Something rotten in Bulgaria

Corruption runs rampant in the EU’s newest member state

Something rotten in Bulgaria

When Alexander Tasev was gunned down in his black Mercedes in an suburb of Sofia in May 2007, the wealthy Bulgarian businessman became the third president of the soccer club Lokomotiv Plovdiv to be assassinated in as many years. Tasev, who was shot in broad daylight, was also thought to control political interests in southwest Bulgaria. His death came a week ahead of state elections, and four days after a city councillor in the Black Sea resort town of Nessebar was shot and killed with seven bullets—the same number used earlier to kill Yanko Yankov, the mayor of the central Bulgaria resort town of Elin Pelin.

So went the last election season in Bulgaria, the newest European Union member state, where graft and contract killings are routine and a shady group of businessmen are muscling for their take of everything from new hospitals to billions in European aid. Brussels had hoped to encourage reform in Bulgaria—by any measure the poorest, most corrupt and violent country in Europe—by drawing the traditionally pro-Russian state into its orbit. Since it joined the EU in 2007, however, promised reforms have gone unmet, the legal system remains a shambles, and corruption, which taints everything from sausage-making to highway construction, has actually increased, according to the Sofia-based Center for the Study of Democracy.

Bulgaria’s criminal underworld—which has links to the very highest reaches of power, according to lawyer Dimitar Markov, who heads the Center’s anti-corruption initiative—has its hands in a promised $15 billion in EU aid. It’s the “motherlode,” says Sofia-based consultant Mariana Menzies, formerly a political staffer in the office of President Petar Stoyanov. Not only are generous EU subsidies a “new resource to steal,” but, Menzies says, since the start of the financial crisis no new foreign investment has entered Bulgaria, which in recent years had been clocking growth rates of more than six per cent.

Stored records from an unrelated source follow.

**config.mk**
```make
export PLATFORM = sky130hd
export DESIGN_NAME = npc_trap_ctrl
export DESIGN_NICKNAME = d
export VERILOG_FILES = /design/src/rtl/npc_trap_ctrl.sv
export SDC_FILE = /design/constraint.sdc
export NUM_CORES = 1
export LEC_CHECK = 0
export CAP_MARGIN = 5
export CELL_PAD_IN_SITES_DETAIL_PLACEMENT = 1
export CELL_PAD_IN_SITES_GLOBAL_PLACEMENT = 1
export CORE_MARGIN = 2
export CORE_UTILIZATION = 41
export DETAILED_ROUTE_END_ITERATION = 12
export PLACE_DENSITY_LB_ADDON = 0.25
export SLEW_MARGIN = 25
export SYNTH_ARGS = -nofsm -noshare
export SYNTH_HDL_FRONTEND = slang
export SYNTH_SLANG_ARGS = --single-unit
```
**constraint.sdc**
```tcl
create_clock -name clk -period 11.3 [get_ports clk]
set_input_delay 1.695 -clock clk [delete_from_list [all_inputs] [get_ports clk]]
set_output_delay 1.695 -clock clk [all_outputs]
set_load 0.02 [all_outputs]
```
**src/rtl/npc_trap_ctrl.sv**
```systemverilog
// Machine-mode trap sequencer for ecall/mret: updates trap CSRs, stalls the front end,
// issues a PC redirect over a valid/ready handshake and emits one-cycle event pulses.
module npc_trap_ctrl #(
   parameter int unsigned     XLEN        = 32,
   parameter int unsigned     ECALL_CAUSE = 11,
   parameter logic [XLEN-1:0] RESET_MTVEC = '0
) (
   input  logic            clk,
   input  logic            rst,
   input  logic            inst_valid,
   input  logic [31:0]     inst,
   input  logic [XLEN-1:0] pc,
   output logic            stall,
   output logic            redirect_valid,
   output logic [XLEN-1:0] redirect_pc,
   input  logic            redirect_ready,
   input  logic            csr_we,
   input  logic [11:0]     csr_waddr,
   input  logic [XLEN-1:0] csr_wdata,
   input  logic [11:0]     csr_raddr,
   output logic [XLEN-1:0] csr_rdata,
   output logic            ecall_evt,
   output logic            mret_evt
);

   localparam logic [31:0]     INST_ECALL = 32'h0000_0073;
   localparam logic [31:0]     INST_MRET  = 32'h3020_0073;
   localparam logic [11:0]     ADDR_MSTATUS = 12'h300;
   localparam logic [11:0]     ADDR_MTVEC   = 12'h305;
   localparam logic [11:0]     ADDR_MEPC    = 12'h341;
   localparam logic [11:0]     ADDR_MCAUSE  = 12'h342;
   localparam logic [XLEN-1:0] ALIGN_MASK   = ~XLEN'(3);

   typedef enum logic [1:0] {IDLE, SAVE, RESTORE, REDIR} state_e;

   state_e          state_q, state_d;
   logic [XLEN-1:0] pc_lat_q, pc_lat_d;
   logic [XLEN-1:0] mepc_q, mepc_d;
   logic [XLEN-1:0] mcause_q, mcause_d;
   logic [XLEN-1:0] mtvec_q, mtvec_d;
   logic [XLEN-1:0] target_q, target_d;
   logic            mie_q, mie_d;
   logic            mpie_q, mpie_d;
   logic            ecall_evt_q, ecall_evt_d;
   logic            mret_evt_q, mret_evt_d;

   logic            is_ecall;
   logic            is_mret;

   assign is_ecall = inst_valid && (inst == INST_ECALL);
   assign is_mret  = inst_valid && (inst == INST_MRET);

   assign stall          = (state_q != IDLE) || is_ecall || is_mret;
   assign redirect_valid = (state_q == REDIR);
   assign redirect_pc    = target_q;
   assign ecall_evt      = ecall_evt_q;
   assign mret_evt       = mret_evt_q;

   always_comb begin
      csr_rdata = '0;
      case (csr_raddr)
         ADDR_MSTATUS: begin
            csr_rdata[3]     = mie_q;
            csr_rdata[7]     = mpie_q;
            csr_rdata[12:11] = 2'b11;
         end
         ADDR_MTVEC:  csr_rdata = mtvec_q;
         ADDR_MEPC:   csr_rdata = mepc_q;
         ADDR_MCAUSE: csr_rdata = mcause_q;
         default:     csr_rdata = '0;
      endcase
   end

   always_comb begin
      state_d     = state_q;
      pc_lat_d    = pc_lat_q;
      mepc_d      = mepc_q;
      mcause_d    = mcause_q;
      mtvec_d     = mtvec_q;
      target_d    = target_q;
      mie_d       = mie_q;
      mpie_d      = mpie_q;
      ecall_evt_d = 1'b0;
      mret_evt_d  = 1'b0;

      // CSR writes only land in IDLE, so SAVE/RESTORE in the following cycle
      // already see a csrrw that retired alongside the ecall/mret.
      if (csr_we && (state_q == IDLE)) begin
         case (csr_waddr)
            ADDR_MSTATUS: begin
               mie_d  = csr_wdata[3];
               mpie_d = csr_wdata[7];
            end
            ADDR_MTVEC:  mtvec_d  = csr_wdata & ALIGN_MASK;
            ADDR_MEPC:   mepc_d   = csr_wdata & ALIGN_MASK;
            ADDR_MCAUSE: mcause_d = csr_wdata;
            default: ;
         endcase
      end

      case (state_q)
         IDLE: begin
            if (is_ecall) begin
               state_d     = SAVE;
               pc_lat_d    = pc;
               ecall_evt_d = 1'b1;
            end else if (is_mret) begin
               state_d    = RESTORE;
               pc_lat_d   = pc;
               mret_evt_d = 1'b1;
            end
         end
         SAVE: begin
            mepc_d   = pc_lat_q & ALIGN_MASK;
            mcause_d = XLEN'(ECALL_CAUSE);
            mpie_d   = mie_q;
            mie_d    = 1'b0;
            target_d = mtvec_q & ALIGN_MASK;
            state_d  = REDIR;
         end
         RESTORE: begin
            mie_d    = mpie_q;
            mpie_d   = 1'b1;
            target_d = mepc_q;
            state_d  = REDIR;
         end
         REDIR: begin
            if (redirect_ready) state_d = IDLE;
         end
         default: state_d = IDLE;
      endcase
   end

   always_ff @(posedge clk or posedge rst) begin
      if (rst) begin
         state_q     <= IDLE;
         pc_lat_q    <= '0;
         mepc_q      <= '0;
         mcause_q    <= '0;
         mtvec_q     <= RESET_MTVEC;
         target_q    <= '0;
         mie_q       <= 1'b0;
         mpie_q      <= 1'b0;
         ecall_evt_q <= 1'b0;
         mret_evt_q  <= 1'b0;
      end else begin
         state_q     <= state_d;
         pc_lat_q    <= pc_lat_d;
         mepc_q      <= mepc_d;
         mcause_q    <= mcause_d;
         mtvec_q     <= mtvec_d;
         target_q    <= target_d;
         mie_q       <= mie_d;
         mpie_q      <= mpie_d;
         ecall_evt_q <= ecall_evt_d;
         mret_evt_q  <= mret_evt_d;
      end
   end

endmodule

```
== After elaboration in Yosys (flattened, before gate mapping) ==
Index checks and enable logic that the tools add are counted.

* Equality and inequality tests: 15
* Mux-type cells: 31
* Reductions and logical operators: 21

{| class="wikitable"
|+ Operator list
! kind !! number
|-
| $mux W32 || 8
|-
| $eq A12 B10 Y1 const B || 8
|-
| $pmux W32 S2 || 1
|-
| $pmux W19 S3 || 1
|-
| $eq A32 B30 Y1 const B || 1
|-
| $eq A32 B7 Y1 const B || 1
|-
| $pmux W3 S3 || 3
|-
| $reduce_and A2 Y1 || 6
|-
| $reduce_bool A2 Y1 || 6
|-
| $mux W1 || 9
|-
| $pmux W1 S4 || 2
|-
| $pmux W2 S4 || 1
|-
| $mux W2 || 3
|-
| $pmux W2 S3 || 1
|-
| $reduce_bool A3 Y1 || 2
|-
| $eq A2 B2 Y1 const B || 2
|-
| $pmux W1 S2 || 2
|-
| $logic_and A1 B1 Y1 || 3
|-
| $ne A3 B3 Y1 const B || 1
|-
| $eq A2 B1 Y1 const B || 1
|-
| $logic_not A2 Y1 || 1
|-
| $logic_or A1 B1 Y1 || 2
|-
| $ne A2 B1 Y1 const B || 1
|-
| $reduce_or A2 Y1 || 1
|}

* Bits in registers: 164
* Bits of input ports: 125
* Output and inout port bits: 68
* Logic and storage cells: 77

== Longest topological paths before layout ==
* Depth in word-level cells: 5
* Mapped depth: 8
* Mapped depth without buffers: 6

== Worst setup path after synthesis ==
No wires, ideal clock.

* Path type: input -> output
* From: in csr_raddr[3]
* To: out csr_rdata[13]
* Arrival: 3,550 ps
* Setup slack: 6,055 ps
* Cell stages on the path: 5
* Path through: or4_4 -> or3_4 -> or3_1 -> buf_6 -> o21ai_0

* Word-level cells in the longest chain between the ends: 2

{| class="wikitable"
|+ Ends and longest elaborated chain
! item !! RTL line !! RTL
|-
| start: declaration || 20 || <nowiki>input logic [11:0] csr_raddr,</nowiki>
|-
| $eq A12 B10 Y1 || 61 || <nowiki>case (csr_raddr)</nowiki>
|-
| $pmux W19 S3 * || 61 ||
|-
| end: declaration || 21 || <nowiki>output logic [XLEN-1:0] csr_rdata,</nowiki>
|}

Mark *: on every way between the ends. The rest lies on a longest branch, timed or not.

== Worst setup path after layout ==
* From: in csr_raddr[3]
* To: out csr_rdata[9]

* Word-level cells in the longest chain between the ends: 2

{| class="wikitable"
|+ Ends and longest elaborated chain
! item !! RTL line
|-
| $eq A12 B10 Y1 || 61
|-
| $pmux W3 S3 * || 61
|}

Marked as above.

==> reports/qor.yml <==
skew_ns: 0.01028
start_kind: "input port"
grt_pass1_wl_um: 38520
ys_ff_latch: 158
yosys.area.top_type: "dfrtp_1"
start_util_pct: 42.17
seq_area_frac_synth_pct: 51.84
required_ns: 9.61
power.density_nw_per_um2: 186.4
core-area_um2: 18090
rsz0062_at_grt: "no"
critical_path.most_common_cell: "clkdlybuf4s50_1"
hold_violations: 0
synth_area_leaders: "dfrtp_1, mux2_2, nand2_1"
cpPeakStageDelay_ns: 0.66
synth_mux_area_share_pct: 12.94
htreeDepth: 4
rows: 49
crit_arrival_ns: 4.65
dr_total_vias: 6458
firstDrtPassIters: 5
cts-resized-gates: 0
clk_pin_slew_ns: 0.07
ios: 193
vdd_drop_max_mv: 0.1670
yosysWarnings: 0
period_share_pct: 56.13
avgRoutedWirePerCell_um: 20.97
netlist_area_um2: 7627
post-cts-setup-buffer-count: 0
synthArstFlopShare_pct: 100.0
gr-total-overflow: 0
postRouteWirelength_um: 24180
slew_violations: 0
slew_headroom_pct: 43.64
synthToLayoutAreaGrowth_pct: 34.76
finalNetCount: 1041
cp_top_family: "buffers and inverters"
antenna_found_initial: 0
grt_pass1_vias: 7275
min_path_type: "register to register"
syn_inst: 747
synth_top_family_by_area: "simple AND/OR/NAND/NOR gates"
leakage_nw: 4.346
synth_top_area_share_pct: 51.84
crit_fanout: 28
synth_adder_area_share_pct: 0.6562
hold_buffers: 0
synth-xor-area-share_pct: 0
clock_latency_ns: 0.43
critPathKind: "input port to primary output"
drt_iter0_drc: 335
cts_sinks: 158
endpoint_kind: "primary output"
ys_types: 43
drv_cap: 0
switching_share_pct: 34.79
diodes: 0
die_h_um: 140.4
ant_nets: 0
synth-edff-count: 0
p_seq_share_pct: 35.2
critPathBufInv: 3
worstPathCellList: "clkdlybuf4s50_1 > or4_4 > or3_4 > or3_1 > buf_4 > o21ai_0 > clkdlybuf4s50_1"
hpwl_um: 15580
die_w_um: 140.4
ys.flop_type: "dfrtp_1"
power_frac_comb_pct: 34.1
track_usage_pct: 24.97
synth-simple-area-share_pct: 19.65
setup_viol: 0
post-route-min-period_ns: 6.343
clk_path_buf_depth: 2
drc: 0
worst_slew_pin_slew_ns: 0.8454
port_buffers: 188
cts_root_buf: "clkbuf_16"
status: "complete, no violations"
clkPwrFrac_pct: 30.7
final_util_pct: 56.83
power_switching_w: 0.0006666
synth.avg_cell_area_um2: 10.21
setup-tns-final_ns: 0
critical-path-slowest-cell: "clkdlybuf4s50_1"
via_per_inst: 5.601
grt_max_degree: 84
clock.fmax_mhz: 157.7
tritoncts: "built"
synth-compound-area-share_pct: 10.02
intPower_w: 0.001249
die-area_um2: 19710
routabilityCongestion: 0.7700
drive_gt1_share_pct: 15.69
cts-buffers-inserted: 17
per-stage QoR:
step / power [W] / cells / hold slack, ns / setup slack, ns / instance area [um2]
after floorplan: 0.001065 / 748 / 0.4529 / 5.342 / 7631
after global placement: 0.001309 / 1122 / 0.4695 / 4.983 / 9686
after detailed placement: 0.001339 / 1122 / 0.4815 / 4.936 / 9686
after CTS: 0.001925 / 1153 / 0.4946 / 4.914 / 10270
after global routing: 0.002009 / 1153 / 0.5179 / 4.908 / 10280
final: 0.001916 / 1153 / 0.4940 / 4.957 / 10280
worst paths after layout:
| kind | from | to | slack [ns] | cells past startpoint |
|---|---|---|---|---|
| max | csr_raddr[3] | csr_rdata[9] | 4.96 | 7 |
| min | pc_lat_q[25]$_DFFE_PP0P_ | mepc_q[25]$_DFFE_PP0P_ | 0.49 | 2 |
| max reg2reg | state_q[0]$_DFFE_PP0P_ | mpie_q$_DFFE_PP0P_ | 8.70 | 6 |
| min reg2reg | pc_lat_q[25]$_DFFE_PP0P_ | mepc_q[25]$_DFFE_PP0P_ | 0.49 | 2 |
| max in group asynchronous | rst | redirect_pc[4]$_DFFE_PP0P_ | 8.30 | 3 |
| min in group asynchronous | rst | ecall_evt$_DFF_PP0_ | 1.78 | 2 |
cell families (layout without fill, tap and decap cells):
logic type / after synthesis / in the layout
flip-flops: 158 / 158
AND/OR/NAND/NOR: 276 / 276
AO/OA/AOI/OAI: 129 / 129
multiplexers: 91 / 91
other: 1 / 2
adder cells (fa/ha/maj): 4 / 4
buffers and inverters: 88 / 264
cell type report:
class | count | area (um2)
Tap cell | 229 | 286.5
Fill cell | 1923 | 7807
Clock inverter | 11 | 142.6
Sequential cell | 158 | 3954
Multi-Input combinational cell | 502 | 3344
Timing Repair Buffer | 200 | 1976
Inverter | 33 | 128.9
Clock buffer | 20 | 446.7
power by group through the flow:
stage / Clock [W] / Combinational (W) / Sequential [W]
CTS: 0.000594 / 0.000655 / 0.000675
global route: 0.000618 / 0.000709 / 0.000681
detailed placement: 0 / 0.000654 / 0.000685
global placement: 0 / 0.000628 / 0.000680
finish: 0.000587 / 0.000653 / 0.000675
floorplan: 0 / 0.000328 / 0.000737
routing by layer:
metal  part of all wire (%)  GRT usage, %
met4                    1.6         7.602
met2                     52         44.32
met3                    4.0         5.197
met5                      0             0
met1                     42         30.61
placed cells by master (no fill, tap or decap), drive strengths merged, types with 31 or more instances in the layout:
cell type and count:
clkdlybuf4s50 188, dfrtp 158, nand2 101, a21oi 62, mux2 61, nor2 35
nand3b 33, nand3 33, inv 33, o21ai 31
state kept, by name (all words and copies together), names as in the netlist:
name	count
mie_q	1
ecall_evt	1
mepc_q	30
mret_evt	1
redirect_pc	30
mcause_q	32
pc_lat_q	30
state_q	2
mpie_q	1
mtvec_q	30
cell usage after synthesis (3+ instances only):
library cell and count:
nor2_1 35, and3_1 3, buf_6 3, o21ai_0 11, or3_1 4, buf_1 8, o21ai_1 16, mux2_2 61
ha_1 4, a22oi_1 26, inv_1 33, or3b_2 29, nand2_1 101, nand3_1 33, a21oi_1 62, dfrtp_1 158
o21ai_2 4, nand4_1 6, and2_1 3, nor3_1 3, nand3b_1 33, mux2i_1 30, nor4_1 11, buf_2 7
clkbuf_1 35
tightest hold or removal path, stage by stage (launching register included):
cell and delay, ns:
dfrtp_1 0.34, nand2_1 0.05, nand3_1 0.07
(Power assumes the default switching activity.)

Last November, along with a stinging rebuke, Brussels stripped Bulgaria of $315 million in development assistance, galled after millions in aid money was embezzled, and no convictions came of a number of high-profile corruption and murder investigations. In one case, fraudsters qualified for EU development aid to buy new farm equipment, passing off decrepit machinery imported from the former East Germany and pocketing the difference: a 24-fold markup. Meanwhile, Bulgaria’s State Agency for National Security, created in 2008 to prove to Brussels that the country could “deliver” on fighting crime, has generated more scandals than results. In October, it was found to have wiretapped the phones of 50 leading Bulgarian journalists, allegedly to discover the sources of government leaks; it also gained access to reporters’ cellphone records.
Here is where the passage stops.